Antibiotics in infancy may double asthma risk
British Columbia Research
Sharon Kirkey
CanWest News Service
Tuesday, March 14, 2006
Babies treated with an antibiotic before their f

irst birthdays are twice as likely as antibiotic-free infants to develop asthma, new Canadian research suggests.
And the risk of the chronic lung disease grows each time a baby is prescribed one of the drugs.
“This is the best evidence we have right now, and the best evidence that we have looks like there is potentially an association” between antibiotic exposure early in life and asthma, said lead author Dr. Carlo Marra, an assistant professor in pharmaceutical sciences at the University of British Columbia in Vancouver. “People should not be prescribing antibiotics unless they’re really necessary.”
The researchers, who pooled data from eight studies that included more than 12,000 children, found that children were up to 2.9 times more likely to develop asthma if they had been given an antibiotic before the age of one, compared with children who had not received an antibiotic.
In a second analysis, this one involving more than 27,000 children, the B.C. team found a 16% increase in risk for each additional course of antibiotics given to children.
“A lot of the infections in children — things like otitis media (middle ear infections), bronchitis and upper respiratory tract infections — are being over-treated,” Dr. Marra said. “Those are the biggest indications for antibiotic utilization, and, particularly for bronchitis and upper respiratory tract infections, a lot of those are viral.” Antibiotics kill bacteria, not viruses.
The findings are published in this month’s issue of the journal CHEST.
Asthma, which causes wheezing, coughing and chest tightness, is now the most common chronic disease of childhood. Between 10 and 20% of children in Canada have it, and about 20 children and 500 adults die each year from asthma, according to the Lung Association.
A study released in January found the percentage of boys in Canada aged eight to 11 who were diagnosed with asthma increased from 16% in 1994/95 to 20% in 1998/99. For girls of the same age, asthma jumped from 11% to about 15%.
Asthma rates have climbed dramatically in the last quarter century, and researchers have been trying to understand why. The disease’s rise has been linked to everything from ground-level ozone to chlorinated pools.
But one theory blames exposure to antibiotics and the “hygiene hypothesis” — the idea that kids who are not exposed to enough microbes and germs develop weakened immune systems.
Two types of white blood cells, T-helper 1 cells that fight bacteria and viruses, and T-helper 2 cells that respond to parasites, normally live in harmony. But children not exposed to enough viruses and bacteria may develop jittery immune systems, with an “underdeveloped Th1 system, and an over-developed Th2 system,” Dr. Marra said. As a result, children overreact to pollen, dust mites and other normally harmless substances.

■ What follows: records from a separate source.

<file path="src/rtl/ctrl_pkg.sv">
// Shared decode-stage definitions: opcode/func encodings, ALU codes,
// memtoreg encodings, FSM state type and the control-bundle payload.
package ctrl_pkg;

    localparam int unsigned OP_W       = 6;
    localparam int unsigned FUNC_W     = 6;
    localparam int unsigned ALU_CODE_W = 4;
    localparam int unsigned MTR_W      = 2;

    // Opcodes
    localparam logic [OP_W-1:0] OP_LW     = 6'b000000;
    localparam logic [OP_W-1:0] OP_SW     = 6'b000001;
    localparam logic [OP_W-1:0] OP_BEQ    = 6'b000010;
    localparam logic [OP_W-1:0] OP_J      = 6'b000011;
    localparam logic [OP_W-1:0] OP_RTYPE  = 6'b000100;
    localparam logic [OP_W-1:0] OP_LUI    = 6'b000101;
    localparam logic [OP_W-1:0] OP_ANDI   = 6'b000110;
    localparam logic [OP_W-1:0] OP_SLTIMM = 6'b000111;
    localparam logic [OP_W-1:0] OP_SLTI   = 6'b001000;
    localparam logic [OP_W-1:0] OP_XORI   = 6'b001001;

    // R-type function codes
    localparam logic [FUNC_W-1:0] FN_ADD = 6'b100000;
    localparam logic [FUNC_W-1:0] FN_SUB = 6'b100010;
    localparam logic [FUNC_W-1:0] FN_AND = 6'b100100;
    localparam logic [FUNC_W-1:0] FN_OR  = 6'b100101;
    localparam logic [FUNC_W-1:0] FN_SLT = 6'b101010;
    localparam logic [FUNC_W-1:0] FN_MUL = 6'b011000;

    // ALU operation codes; the top zero-extends these to its ALU_W
    localparam logic [ALU_CODE_W-1:0] ALU_NONE = 4'd0;
    localparam logic [ALU_CODE_W-1:0] ALU_OR   = 4'd1;
    localparam logic [ALU_CODE_W-1:0] ALU_ADD  = 4'd2;
    localparam logic [ALU_CODE_W-1:0] ALU_AND  = 4'd3;
    localparam logic [ALU_CODE_W-1:0] ALU_XOR  = 4'd4;
    localparam logic [ALU_CODE_W-1:0] ALU_SUB  = 4'd6;
    localparam logic [ALU_CODE_W-1:0] ALU_SLT  = 4'd7;
    localparam logic [ALU_CODE_W-1:0] ALU_MUL  = 4'd8;
    localparam logic [ALU_CODE_W-1:0] ALU_LUI  = 4'd9;

    // Write-back source select
    localparam logic [MTR_W-1:0] MTR_ALU   = 2'b00;
    localparam logic [MTR_W-1:0] MTR_MEM   = 2'b01;
    localparam logic [MTR_W-1:0] MTR_UPPER = 2'b10;

    typedef enum logic {
        RUN      = 1'b0,
        MUL_BUSY = 1'b1
    } state_t;

    // Control half of the ID/EX register
    typedef struct packed {
        logic [MTR_W-1:0]      memtoreg;
        logic                  memwrite;
        logic                  memread;
        logic                  branch;
        logic                  jump;
        logic                  alusrc;
        logic                  regdst;
        logic                  regwrite;
        logic [ALU_CODE_W-1:0] alu;
    } ctrl_t;

    localparam ctrl_t CTRL_BUBBLE = '0;

    // Result of decoding one instruction
    typedef struct packed {
        logic  legal;
        logic  is_mul;
        logic  reads_rt;
        ctrl_t ctrl;
    } dec_t;

endpackage

</file>
<file path="src/rtl/load_use_detect.sv">
// Load-use hazard comparator.
// Ports: ex_memread/ex_valid/ex_dest - registered bundle of the instruction in EX;
//        rs/rt - source fields of the instruction in ID; reads_rt - ID instruction
//        consumes rt; hazard - EX load writes a register the ID instruction reads.
module load_use_detect #(
    parameter int unsigned REG_W = 5
) (
    input  logic             ex_memread,
    input  logic             ex_valid,
    input  logic [REG_W-1:0] ex_dest,
    input  logic [REG_W-1:0] rs,
    input  logic [REG_W-1:0] rt,
    input  logic             reads_rt,
    output logic             hazard
);

    logic match_rs;
    logic match_rt;

    assign match_rs = (ex_dest == rs);
    assign match_rt = reads_rt && (ex_dest == rt);
    assign hazard   = ex_memread && ex_valid && (match_rs || match_rt);

endmodule

</file>
<file path="src/rtl/id_ctrl_stage.sv">
// Decode-stage control generator: decodes opcode/func into the control
// bundle and registers it as the control half of ID/EX. Handles load-use
// stalls, flush bubbles and multi-cycle mul occupancy.
// Ports: clk/reset - clock, async active-high reset;
//        valid_in/opcode/func/rs/rt/rd - IF/ID instruction;
//        flush - kill the ID instruction; hold - freeze the stage;
//        memtoreg..regwrite/aluControl/dest_reg/valid_out - registered bundle;
//        illegal - one-cycle undecodable-instruction pulse;
//        stall_out - combinational stall to PC and IF/ID.
module id_ctrl_stage
    import ctrl_pkg::*;
#(
    parameter int unsigned ALU_W      = 4,
    parameter int unsigned REG_W      = 5,
    parameter int unsigned MUL_CYCLES = 3
) (
    input  logic             clk,
    input  logic             reset,
    input  logic             valid_in,
    input  logic [5:0]       opcode,
    input  logic [5:0]       func,
    input  logic [REG_W-1:0] rs,
    input  logic [REG_W-1:0] rt,
    input  logic [REG_W-1:0] rd,
    input  logic             flush,
    input  logic             hold,
    output logic [1:0]       memtoreg,
    output logic             memwrite,
    output logic             memRead,
    output logic             branch,
    output logic             jump,
    output logic             aluSrc,
    output logic             regdst,
    output logic             regwrite,
    output logic [ALU_W-1:0] aluControl,
    output logic [REG_W-1:0] dest_reg,
    output logic             valid_out,
    output logic             illegal,
    output logic             stall_out
);

    localparam int unsigned CNT_W    = $clog2(MUL_CYCLES) + 1;
    // Busy cycles remaining after the first bubble; unused when mul is single-cycle
    localparam int unsigned CNT_INIT = (MUL_CYCLES > 1) ? (MUL_CYCLES - 2) : 0;

    // Decode table; illegal encodings come back as a bubble with legal=0
    function automatic dec_t decode(input logic [5:0] op, input logic [5:0] fn);
        dec_t d;
        d       = '0;
        d.legal = 1'b1;
        case (op)
            OP_LW: begin
                d.ctrl.memread  = 1'b1;
                d.ctrl.memtoreg = MTR_MEM;
                d.ctrl.regwrite = 1'b1;
                d.ctrl.alusrc   = 1'b1;
                d.ctrl.alu      = ALU_ADD;
            end
            OP_SW: begin
                d.ctrl.memwrite = 1'b1;
                d.ctrl.alusrc   = 1'b1;
                d.ctrl.alu      = ALU_ADD;
                d.reads_rt      = 1'b1;
            end
            OP_BEQ: begin
                d.ctrl.branch = 1'b1;
                d.ctrl.alu    = ALU_SUB;
                d.reads_rt    = 1'b1;
            end
            OP_J: begin
                d.ctrl.jump = 1'b1;
            end
            OP_RTYPE: begin
                d.ctrl.regdst   = 1'b1;
                d.ctrl.regwrite = 1'b1;
                d.reads_rt      = 1'b1;
                case (fn)
                    FN_ADD:  d.ctrl.alu = ALU_ADD;
                    FN_SUB:  d.ctrl.alu = ALU_SUB;
                    FN_AND:  d.ctrl.alu = ALU_AND;
                    FN_OR:   d.ctrl.alu = ALU_OR;
                    FN_SLT:  d.ctrl.alu = ALU_SLT;
                    FN_MUL: begin
                        d.ctrl.alu = ALU_MUL;
                        d.is_mul   = 1'b1;
                    end
                    default: d.legal = 1'b0;
                endcase
            end
            OP_LUI: begin
                d.ctrl.memtoreg = MTR_UPPER;
                d.ctrl.regwrite = 1'b1;
                d.ctrl.alusrc   = 1'b1;
                d.ctrl.alu      = ALU_LUI;
            end
            OP_ANDI: begin
                d.ctrl.regwrite = 1'b1;
                d.ctrl.alusrc   = 1'b1;
                d.ctrl.alu      = ALU_AND;
            end
            OP_SLTIMM, OP_SLTI: begin
                d.ctrl.regwrite = 1'b1;
                d.ctrl.alusrc   = 1'b1;
                d.ctrl.alu      = ALU_SLT;
            end
            OP_XORI: begin
                d.ctrl.regwrite = 1'b1;
                d.ctrl.alusrc   = 1'b1;
                d.ctrl.alu      = ALU_XOR;
            end
            default: d.legal = 1'b0;
        endcase
        // reads_rt follows the opcode so a bad func still honours rt dependencies
        if (!d.legal) begin
            d.ctrl   = CTRL_BUBBLE;
            d.is_mul = 1'b0;
        end
        return d;
    endfunction

    state_t           state, state_n;
    logic [CNT_W-1:0] cnt, cnt_n;
    ctrl_t            ctrl_q, ctrl_n;
    logic             valid_q, valid_n;
    logic             illegal_q, illegal_n;
    logic [REG_W-1:0] dest_q, dest_n;
    dec_t             dec;
    logic             hazard_raw;
    logic             hazard;

    assign dec = decode(opcode, func);

    // Load-use check against the registered bundle now in EX
    load_use_detect #(
        .REG_W (REG_W)
    ) u_load_use_detect (
        .ex_memread (ctrl_q.memread),
        .ex_valid   (valid_q),
        .ex_dest    (dest_q),
        .rs         (rs),
        .rt         (rt),
        .reads_rt   (dec.reads_rt),
        .hazard     (hazard_raw)
    );

    assign hazard = hazard_raw && valid_in;

    // Next-state and next-bundle selection
    always_comb begin
        state_n   = state;
        cnt_n     = cnt;
        ctrl_n    = CTRL_BUBBLE;
        valid_n   = 1'b0;
        dest_n    = '0;
        illegal_n = 1'b0;

        // In MUL_BUSY the stall is unconditional; in RUN a flush overrides the hazard
        stall_out = (state == MUL_BUSY) || (hazard && !flush);

        if (hold) begin
            ctrl_n    = ctrl_q;
            valid_n   = valid_q;
            dest_n    = dest_q;
            illegal_n = illegal_q;
        end else if (state == MUL_BUSY) begin
            // A flush here targets a younger instruction; the mul count keeps running
            if (cnt == '0) begin
                state_n = RUN;
            end else begin
                cnt_n = cnt - CNT_W'(1);
            end
        end else if (!flush && !hazard && valid_in) begin
            if (dec.legal) begin
                ctrl_n  = dec.ctrl;
                valid_n = 1'b1;
                dest_n  = dec.ctrl.regdst ? rd : rt;
                if (dec.is_mul && (MUL_CYCLES > 1)) begin
                    state_n = MUL_BUSY;
                    cnt_n   = CNT_W'(CNT_INIT);
                end
            end else begin
                illegal_n = 1'b1;
            end
        end
    end

    // ID/EX control register and FSM state
    always_ff @(posedge clk or posedge reset) begin
        if (reset) begin
            state     <= RUN;
            cnt       <= '0;
            ctrl_q    <= CTRL_BUBBLE;
            valid_q   <= 1'b0;
            dest_q    <= '0;
            illegal_q <= 1'b0;
        end else begin
            state     <= state_n;
            cnt       <= cnt_n;
            ctrl_q    <= ctrl_n;
            valid_q   <= valid_n;
            dest_q    <= dest_n;
            illegal_q <= illegal_n;
        end
    end

    assign memtoreg   = ctrl_q.memtoreg;
    assign memwrite   = ctrl_q.memwrite;
    assign memRead    = ctrl_q.memread;
    assign branch     = ctrl_q.branch;
    assign jump       = ctrl_q.jump;
    assign aluSrc     = ctrl_q.alusrc;
    assign regdst     = ctrl_q.regdst;
    assign regwrite   = ctrl_q.regwrite;
    assign aluControl = ALU_W'(ctrl_q.alu);
    assign dest_reg   = dest_q;
    assign valid_out  = valid_q;
    assign illegal    = illegal_q;

endmodule

</file>
<file path="config.mk">
export PLATFORM = sky130hd
export DESIGN_NAME = id_ctrl_stage
export DESIGN_NICKNAME = d
export VERILOG_FILES = /design/src/rtl/ctrl_pkg.sv /design/src/rtl/load_use_detect.sv /design/src/rtl/id_ctrl_stage.sv
export SDC_FILE = /design/constraint.sdc
export NUM_CORES = 1
export LEC_CHECK = 0
export CORE_AREA = 4 4 63 65
export CTS_BUF_LIST = sky130_fd_sc_hd__clkbuf_4
export CTS_CLUSTER_SIZE = 24
export DETAILED_ROUTE_END_ITERATION = 6
export DIE_AREA = 0 0 67 69
export PLACE_DENSITY_LB_ADDON = 0.2
export SETUP_SLACK_MARGIN = 0.3
export SLEW_MARGIN = 10
export SYNTH_ARGS = -nofsm -noshare
export SYNTH_HDL_FRONTEND = slang
export SYNTH_HIERARCHICAL = 1
export SYNTH_SLANG_ARGS = --single-unit
</file>
<file path="constraint.sdc">
create_clock -name clk -period 3.4 [get_ports clk]
set_input_delay 1.02 -clock clk [delete_from_list [all_inputs] [get_ports clk]]
set_output_delay 1.02 -clock clk [all_outputs]
set_load 0.02 [all_outputs]
</file>
==> flow_metrics.py, run 1 <==
metrics = {
    "finish": {
        "largest_register_ffs": 5,
        "finalNetCount": 269,
        "fill_cells": 302,
        "drive_above_1_share_pct": 17.95,
        "area_growth_pct": 46.43,
        "antenna_cells": 0,
        "final_core_util_pct": 69.18,
    },
    "floorplanning": {
        "die_w_um": 67,
        "ios": 53,
        "start_util_pct": 47.24,
        "die_h_um": 69,
        "rows": 21,
        "fp.dieArea_mm2": 0.004623,
        "core_mm2": 0.003337,
    },
    "detailed_routing": {
        "dr_total_vias": 1566,
        "vias_per_cell": 5.593,
        "first_iter_violations": 90,
        "wirelength_um": 4627,
        "drcViolationCount": 0,
        "ant_nets": 0,
        "drt_pass1_iterations": 4,
        "routedWlPerCell_um": 16.53,
    },
    "synth": {
        "ys_ff_latch": 24,
        "synth_top_area_share_pct": 38.10,
        "async_reset_ff_share_pct": 100.0,
        "synth_cell_type_count": 45,
        "synth.area.top_cells": "dfrtp_1, a22o_1, xnor2_1",
        "syn_nets": 203,
        "synth_edf_count": 0,
        "ys_warn_count": 6,
        "netlist_instances": 169,
        "synth_seq_area_share_pct": 38.10,
        "synth_area_mm2": 0.001577,
        "avgSynthCellArea_um2": 9.328,
        "synth_top_area_cell": "dfrtp_1",
        "synth_flop_cell": "dfrtp_1",
    },
    "clock_network": {
        "cts_max_level": 1,
        "cts.hold.buffers_added": 0,
        "clk_pin_slew_ns": 0.14,
        "clock_sinks": 24,
        "insertion_delay_ns": 0.32,
        "cts_tree": "yes",
        "clk_path_buf_depth": 2,
        "cts_buffers": 3,
        "cts-root-buf": "clkbuf_4",
    },
    "global_route": {
        "track_usage_pct": 21.04,
        "antenna_found_initial": 0,
        "grt_pass1_wl_um": 7797,
        "grt_max_degree": 27,
        "grt_pass1_vias": 1601,
        "gr-total-overflow": 0,
    },
    "timing": {
        "rsz0062_at_grt": "yes",
        "finalCritPeriodShare_pct": 95.37,
        "max_slew_margin_pct": 36.45,
        "tightest_slew_ns": 0.9523,
        "setup_ws_ns": 0.1576,
        "fmax_ghz": 0.3084,
        "maxSlewViolCount": 0,
        "finalClockSkew_ns": 0.002326,
        "finalHoldViolCount": 0,
        "finalSetupViolCount": 0,
        "finalSetupTns_ns": 0,
        "fin_hold_ws_ns": 0.5056,
        "period_needed_ns": 3.242,
    },
    "critical_path": {
        "r2r_setup_slack_ns": 1.09,
        "r2r_start": "dest_reg[4]",
        "cp.required_ns": 2.38,
        "crit_start": "opcode[0]",
        "crit_path_start_kind": "input pin",
        "cp_max_fo": 5,
        "end_kind": "output pin",
        "cp.arrival_ns": 2.22,
        "rr_worst_depth": 11,
        "worstSetupPathType": "in -> out",
        "r2r-end": "dest_reg[0]",
    },
    "placement": {
        "io_buffer_count": 52,
        "dp_hpwl_um": 3497,
        "gp_congestion": 0.8205,
        "post-place-ws_ns": -0.7602,
    },
    "run_status": {
        "status": "completed",
    },
    "flow_run": {
        "drv_cap": 0,
    },
    "pwr": {
        "p_per_area_mw_per_mm2": 275.8,
        "ir_drop_mv": 0.1760,
        "leakage_nw": 0.9985,
    },
    "worst_hold_path": {
        "hold_start": "jump",
        "hold_path_depth": 2,
        "hold_class": "reg -> reg",
        "whs_endpoint": "jump",
    },
}
cells in the mapped netlist (all sizes together) (3+ instances only):
library cell / count
clkbuf: 5
a32o: 3
nor4bb: 3
xnor2: 10
inv: 7
nand4: 4
o21a: 3
o21ai: 8
nand2: 21
nand2b: 8
nor2: 9
a22o: 14
dfrtp: 24
buf: 4
nand3: 7
o22ai: 3
a21oi: 4
through the flow:
stage | area, µm² | std cells | power (mW)
after floorplan | 1593 | 169 | 0.3608
after global placement | 2221 | 272 | 0.4272
after detailed placement | 2221 | 272 | 0.4313
after CTS | 2306 | 279 | 0.6415
after global routing | 2308 | 280 | 0.6660
final | 2308 | 280 | 0.6366
area by class of cell:
cell class	instances	area (µm²)	share of cell area, %
Clock inverter	1	30.03	1.301
Timing Repair Buffer	70	643.1	27.86
Tap cell	46	57.56	2.493
Inverter	7	26.28	1.138
Clock buffer	3	22.52	0.9756
Sequential cell	24	600.6	26.02
Multi-Input combinational cell	129	928.4	40.22
repair_timing:
| item | CTS | global route |
|---|---|---|
| resized for setup | 35 | 4 |
| setup buffers | 3 | 1 |
| gates cloned | 0 | 0 |
| pin swaps | 11 | 5 |
| endpoints found under the hold margin | 0 | 0 |
| setup endpoints to repair | 8 | 1 |
metal layers:
| metal | vias to the layer above | routed length [µm] | GRT usage [%] |
|---|---|---|---|
| li1 | 757 | - | - |
| met1 | 760 | 2019 | 26.84 |
| met2 | 47 | 2333 | 37.12 |
| met3 | 2 | 253 | 2.273 |
| met4 | 0 | 21 | 4.955 |
| met5 | - | 0 | 0 |
logic make-up after synthesis:
family | Yosys count | synth area share [%]
muxes | 2 | 1.270
buffers and inverters | 16 | 5.079
DFF | 24 | 38.10
and+or+nand+nor | 66 | 23.97
adders and majority gates | 2 | 1.587
xor gates and xnor gates | 10 | 5.555
AOI/OAI and AO/OA | 49 | 24.45
layout by cell type (no fill, tap or decap), types with 3 or more instances in the layout:
cell / count
a32o_1: 3
nand4_1: 4
inv_1: 6
nand3_1: 7
clkbuf_4: 3
dlygate4sd2_1: 9
buf_4: 16
o21ai_0: 8
clkdlybuf4s50_1: 36
xnor2_1: 9
nor4bb_1: 3
nand2_1: 20
buf_6: 3
nor2_1: 9
a22o_1: 14
o21a_1: 3
nand2b_1: 6
dfrtp_1: 24
power by group:
part	switching, mW	leakage [nW]	internal, mW	total [mW]
combinational	0.0652	0.649	0.0684	0.134
clock	0.0909	0.0279	0.119	0.210
sequential	0.00338	0.321	0.290	0.293
total	0.159	0.998	0.477	0.637
worst max-delay path: stages:
cell and delay (ns):
buf_6 0.09, buf_8 0.12, nand2b_4 0.14, a21oi_2 0.10, o21a_1 0.13, nand4_1 0.11
o22ai_2 0.21, a31o_2 0.19, buf_6 0.11
worst max path at each step:
stage                 to  slack [ns]  cells past startpoint
6_report       stall_out        0.16                      9
5_1_grt        stall_out        0.10                      9
4_1_cts        stall_out        0.17                      9
3_5_place_dp   stall_out       -0.76                      8
3_3_place_gp   stall_out       -0.73                      8
2_1_floorplan  stall_out        0.31                      6
Power figures use the tool's default switching activity.
==> inputs of run 2 (changes only) <==
Settings changed: CAP_MARGIN set to 20, REMOVE_ABC_BUFFERS set to 1.
==> run 2 against run 1 <==
Clock power down 37%. Setup slack better by 0.035 ns. Global-route usage up 0.12 points. First-iteration DRC count up 1.1%. Largest cell class unchanged. Maximum frequency up 1.1%. Core utilization down 0.97 points. Hold slack better by 0.0062 ns. Combinational power about the same. Clock-buffer cell count unchanged. Routed wire length up 4.1%. Via count up 1.6%.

Other researchers have probed the asthma-antibiotic connection, but with conflicting results.
The Canadian researchers decided to combine the data to look at whether the use of antibiotics or dose matters.
Dr. Marra’s team reviewed studies that compared exposure to at least one antibiotic to no exposure in the first year of life. Of the 12,082 children included, 1,817 cases of childhood asthma were reported.
Overall, infants given at least one antibiotic were 40% to roughly three times more likely to develop asthma as childhood progressed.
However, the association was highest in studies where parents of asthmatic children were asked, did your child ever receive an antibiotic in the first year of life? They may be more likely to report antibiotic use than other parents, because it’s human nature for people with a disease to want to explain it.
It’s also possible that babies who have early asthmatic symptoms are being misdiagnosed with a respiratory tract infection and put on antibiotics, because asthma is difficult to diagnose in children under one. In other words, the asthma came before the antibiotic.
Bigger and better-designed studies are needed, Dr. Marra said. The researchers are embarking on a study funded by the B.C. Lung Association that will involve about 200,000 children across the province to determine “if there really is an association between antibiotic association and asthma” and whether there are different risks with different types of antibiotics.